Enviada em 09/08/2021

No final da Segunda Guerra Mundial, em 1945, os japoneses se depararam com um grande clarão que cortava o céu de Hiroshima. Desde então, a civilização do Japão e do mundo inteiro viu-se exposta ao perigo que são as bombas de potencial atômico cuja produção foi incentivada na Guerra Fria e se aprimorou até os dias atuais. Logo, é de suma importância que haja um debate acerca do medo nuclear gerado nas pessoas atualmente.

Primeiramente, é pertinente a angústia da população tendo em vista o cenário em que os países do mundo inteiro estão atualmente.  Na sequência, a notícia publicada no dia 02 de agosto de 2019 pelo site Exame denuncia que os Estados Unidos e a Rússia saíram do Tratado de Forças Nucleares de Alcance Intermediário. Logo, ambos os presidentes de Washington e Moscou começam uma ‘’nova corrida armamentista’’ pois a produção de armamentos de médio-alcance começou a crescer e a disputa entre americanos e russos continua acirrada para ver quem possui maior potencial nuclear bélico.

Outrossim, o medo atômico da população surge também devido às consequências que vazamentos nucleares possam causar nos seres humanos. Depois do episódio causado pelos Estados Unidos em Hiroshima e Nagazaki, diversos relatos surgiram alegando que após a eclosão da bomba na cidade de Hiroshima várias pessoas ficaram zanzando pelo local inexpressivos e com os corpos queimados. Os efeitos causados pela radiação são muitos, podendo ocorrer a destruição de células do ser humano, mutações e queimaduras além de prejudicar recursos essenciais à vida humana como a água potável.
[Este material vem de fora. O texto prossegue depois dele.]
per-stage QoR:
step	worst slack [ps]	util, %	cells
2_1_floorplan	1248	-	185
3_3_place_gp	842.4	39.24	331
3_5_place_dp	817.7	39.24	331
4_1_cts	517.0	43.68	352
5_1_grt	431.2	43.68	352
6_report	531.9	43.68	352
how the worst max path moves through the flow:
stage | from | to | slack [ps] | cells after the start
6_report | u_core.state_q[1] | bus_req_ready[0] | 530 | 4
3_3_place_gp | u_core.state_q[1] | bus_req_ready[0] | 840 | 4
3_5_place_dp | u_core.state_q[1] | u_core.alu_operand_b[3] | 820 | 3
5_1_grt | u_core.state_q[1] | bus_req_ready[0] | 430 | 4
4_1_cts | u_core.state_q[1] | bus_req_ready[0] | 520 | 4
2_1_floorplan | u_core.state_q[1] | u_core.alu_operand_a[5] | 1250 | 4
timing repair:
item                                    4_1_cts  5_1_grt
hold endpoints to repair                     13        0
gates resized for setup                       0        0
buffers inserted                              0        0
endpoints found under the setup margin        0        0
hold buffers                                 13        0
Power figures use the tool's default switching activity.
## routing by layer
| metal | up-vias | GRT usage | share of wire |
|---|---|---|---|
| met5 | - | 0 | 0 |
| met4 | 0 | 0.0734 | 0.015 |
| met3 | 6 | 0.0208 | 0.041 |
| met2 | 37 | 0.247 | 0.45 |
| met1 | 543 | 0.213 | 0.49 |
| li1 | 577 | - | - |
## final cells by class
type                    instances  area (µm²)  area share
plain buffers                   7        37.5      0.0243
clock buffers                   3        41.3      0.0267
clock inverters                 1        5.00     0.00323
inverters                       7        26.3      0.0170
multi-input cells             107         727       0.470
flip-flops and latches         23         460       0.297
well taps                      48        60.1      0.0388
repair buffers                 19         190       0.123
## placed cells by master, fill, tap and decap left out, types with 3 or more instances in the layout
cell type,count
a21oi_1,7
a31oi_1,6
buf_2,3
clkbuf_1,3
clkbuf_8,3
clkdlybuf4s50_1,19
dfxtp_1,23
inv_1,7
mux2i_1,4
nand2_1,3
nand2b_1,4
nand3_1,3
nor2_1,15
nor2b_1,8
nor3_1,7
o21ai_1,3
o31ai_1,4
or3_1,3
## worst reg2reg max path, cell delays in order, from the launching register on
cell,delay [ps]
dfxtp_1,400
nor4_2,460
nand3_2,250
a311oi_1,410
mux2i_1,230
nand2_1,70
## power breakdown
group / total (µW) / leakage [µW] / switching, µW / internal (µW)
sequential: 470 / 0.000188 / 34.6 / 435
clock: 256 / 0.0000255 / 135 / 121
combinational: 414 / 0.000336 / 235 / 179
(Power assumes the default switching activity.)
**src/rtl/sync_bus_filter.sv**
```systemverilog
// -----------------------------------------------------------------------------
// sync_bus_filter
//   Multi-channel synchroniser for WIDTH independent asynchronous inputs.
//   Each channel passes through a STAGES-deep flop chain (the last flop is q).
//   The block produces a registered level (q), one-cycle rise/fall pulses that
//   coincide with q changing, per-channel sticky event flags and a combined
//   "changed" flag. Channels are independent, so this block is not suitable
//   for multi-bit bus values that must stay coherent.
//
//   Optional feature (compile-time macro SYNC_DEBOUNCE_EN):
//     When the macro is defined, each channel has a debounce counter. q only follows
//     the synchronised sample after it has differed from q for DEBOUNCE_CYCLES
//     consecutive edges. When the macro is undefined, q follows the sample directly.
//
// Parameters
//   WIDTH            number of channels
//   STAGES           synchroniser depth including the q flop (>= 2)
//   RESET_VAL        value loaded into every stage and q on reset
//   DEBOUNCE_CYCLES  stable edges required before q changes (debounce build only, >= 1)
//
// Ports
//   clk      in   1      clock; all state updates on posedge
//   reset    in   1      asynchronous, active-high reset
//   d        in   WIDTH  asynchronous inputs
//   clear    in   1      synchronous clear of the sticky flags
//   q        out  WIDTH  synchronised (optionally debounced) level
//   rise     out  WIDTH  one-cycle pulse when q goes 0->1
//   fall     out  WIDTH  one-cycle pulse when q goes 1->0
//   sticky   out  WIDTH  set by rise|fall, held until clear (set wins)
//   changed  out  1      OR of all rise|fall bits, same cycle as the pulses
// -----------------------------------------------------------------------------
module sync_bus_filter #(
  parameter int               WIDTH           = 4,
  parameter int               STAGES          = 2,
  parameter logic [WIDTH-1:0] RESET_VAL       = '0,
  parameter int               DEBOUNCE_CYCLES = 16
) (
  input  logic             clk,
  input  logic             reset,
  input  logic [WIDTH-1:0] d,
  input  logic             clear,
  output logic [WIDTH-1:0] q,
  output logic [WIDTH-1:0] rise,
  output logic [WIDTH-1:0] fall,
  output logic [WIDTH-1:0] sticky,
  output logic             changed
);

  // Elaboration-time guard against illegal configurations.
  if (STAGES < 2) begin : g_bad_stages
    $error("sync_bus_filter: STAGES must be >= 2");
  end
  if (DEBOUNCE_CYCLES < 1) begin : g_bad_debounce
    $error("sync_bus_filter: DEBOUNCE_CYCLES must be >= 1");
  end

  // Synchroniser chain ahead of q. The last entry is the comparison sample.
  logic [WIDTH-1:0] r_sync [STAGES-1];
  logic [WIDTH-1:0] w_smp;

  logic [WIDTH-1:0] r_q;
  logic [WIDTH-1:0] r_rise;
  logic [WIDTH-1:0] r_fall;
  logic [WIDTH-1:0] r_sticky;
  logic             r_changed;

  logic [WIDTH-1:0] w_q_next;
  logic [WIDTH-1:0] w_rise_next;
  logic [WIDTH-1:0] w_fall_next;
  logic [WIDTH-1:0] w_event_next;

  assign w_smp = r_sync[STAGES-2];

  // NOTE: sequential state uses non-blocking assignments so every flop samples
  // the pre-edge value of its neighbour; blocking here would collapse the chain.
  // NOTE: the chain is an array of flops, not a RAM, so resetting every entry is
  // cheap and required to keep in-flight samples from surviving a reset.
  always_ff @(posedge clk or posedge reset) begin
    if (reset) begin
      for (int i = 0; i < STAGES - 1; i++) begin
        r_sync[i] <= RESET_VAL;
      end
    end else begin
      r_sync[0] <= d;
      for (int i = 1; i < STAGES - 1; i++) begin
        r_sync[i] <= r_sync[i-1];
      end
    end
  end

`ifdef SYNC_DEBOUNCE_EN
  localparam int                CNT_W    = $clog2(DEBOUNCE_CYCLES + 1);
  localparam logic [CNT_W-1:0]  CNT_LAST = CNT_W'(DEBOUNCE_CYCLES - 1);

  logic [CNT_W-1:0] r_cnt      [WIDTH];
  logic [CNT_W-1:0] w_cnt_next [WIDTH];

  // The counter restarts whenever the sample agrees with q, so a glitch shorter
  // than DEBOUNCE_CYCLES is forgotten; it commits at CNT_LAST and never wraps.
  always_comb begin
    // NOTE: defaults first so every path assigns every output (no latches).
    w_q_next   = r_q;
    w_cnt_next = r_cnt;
    for (int i = 0; i < WIDTH; i++) begin
      if (w_smp[i] == r_q[i]) begin
        w_cnt_next[i] = '0;
      end else if (r_cnt[i] == CNT_LAST) begin
        w_q_next[i]   = w_smp[i];
        w_cnt_next[i] = '0;
      end else begin
        w_cnt_next[i] = r_cnt[i] + CNT_W'(1);
      end
    end
  end

  always_ff @(posedge clk or posedge reset) begin
    if (reset) begin
      for (int i = 0; i < WIDTH; i++) begin
        r_cnt[i] <= '0;
      end
    end else begin
      r_cnt <= w_cnt_next;
    end
  end
`else
  always_comb begin
    w_q_next = w_smp;
  end
`endif

  // Pulses are derived from the value q is about to take, so they line up with
  // the q transition and reset release cannot create one (q and sample match).
  assign w_rise_next  = w_q_next & ~r_q;
  assign w_fall_next  = ~w_q_next & r_q;
  assign w_event_next = w_rise_next | w_fall_next;

  always_ff @(posedge clk or posedge reset) begin
    if (reset) begin
      r_q       <= RESET_VAL;
      r_rise    <= '0;
      r_fall    <= '0;
      r_sticky  <= '0;
      r_changed <= 1'b0;
    end else begin
      r_q       <= w_q_next;
      r_rise    <= w_rise_next;
      r_fall    <= w_fall_next;
      // A new event on the clearing edge survives the clear.
      r_sticky  <= clear ? w_event_next : (r_sticky | w_event_next);
      r_changed <= |w_event_next;
    end
  end

  assign q       = r_q;
  assign rise    = r_rise;
  assign fall    = r_fall;
  assign sticky  = r_sticky;
  assign changed = r_changed;

endmodule

```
Portanto, cabe à ONU o esclarecimento à população sobre a produção desses equipamentos atômicos através de meios midiáticos para maior alcance e também a criação de políticas de contenção guerrista. Além disso, é necessário que haja uma fiscalização nas empresas que trabalham com atividades nucleares a fim de evitar acidentes atômicos.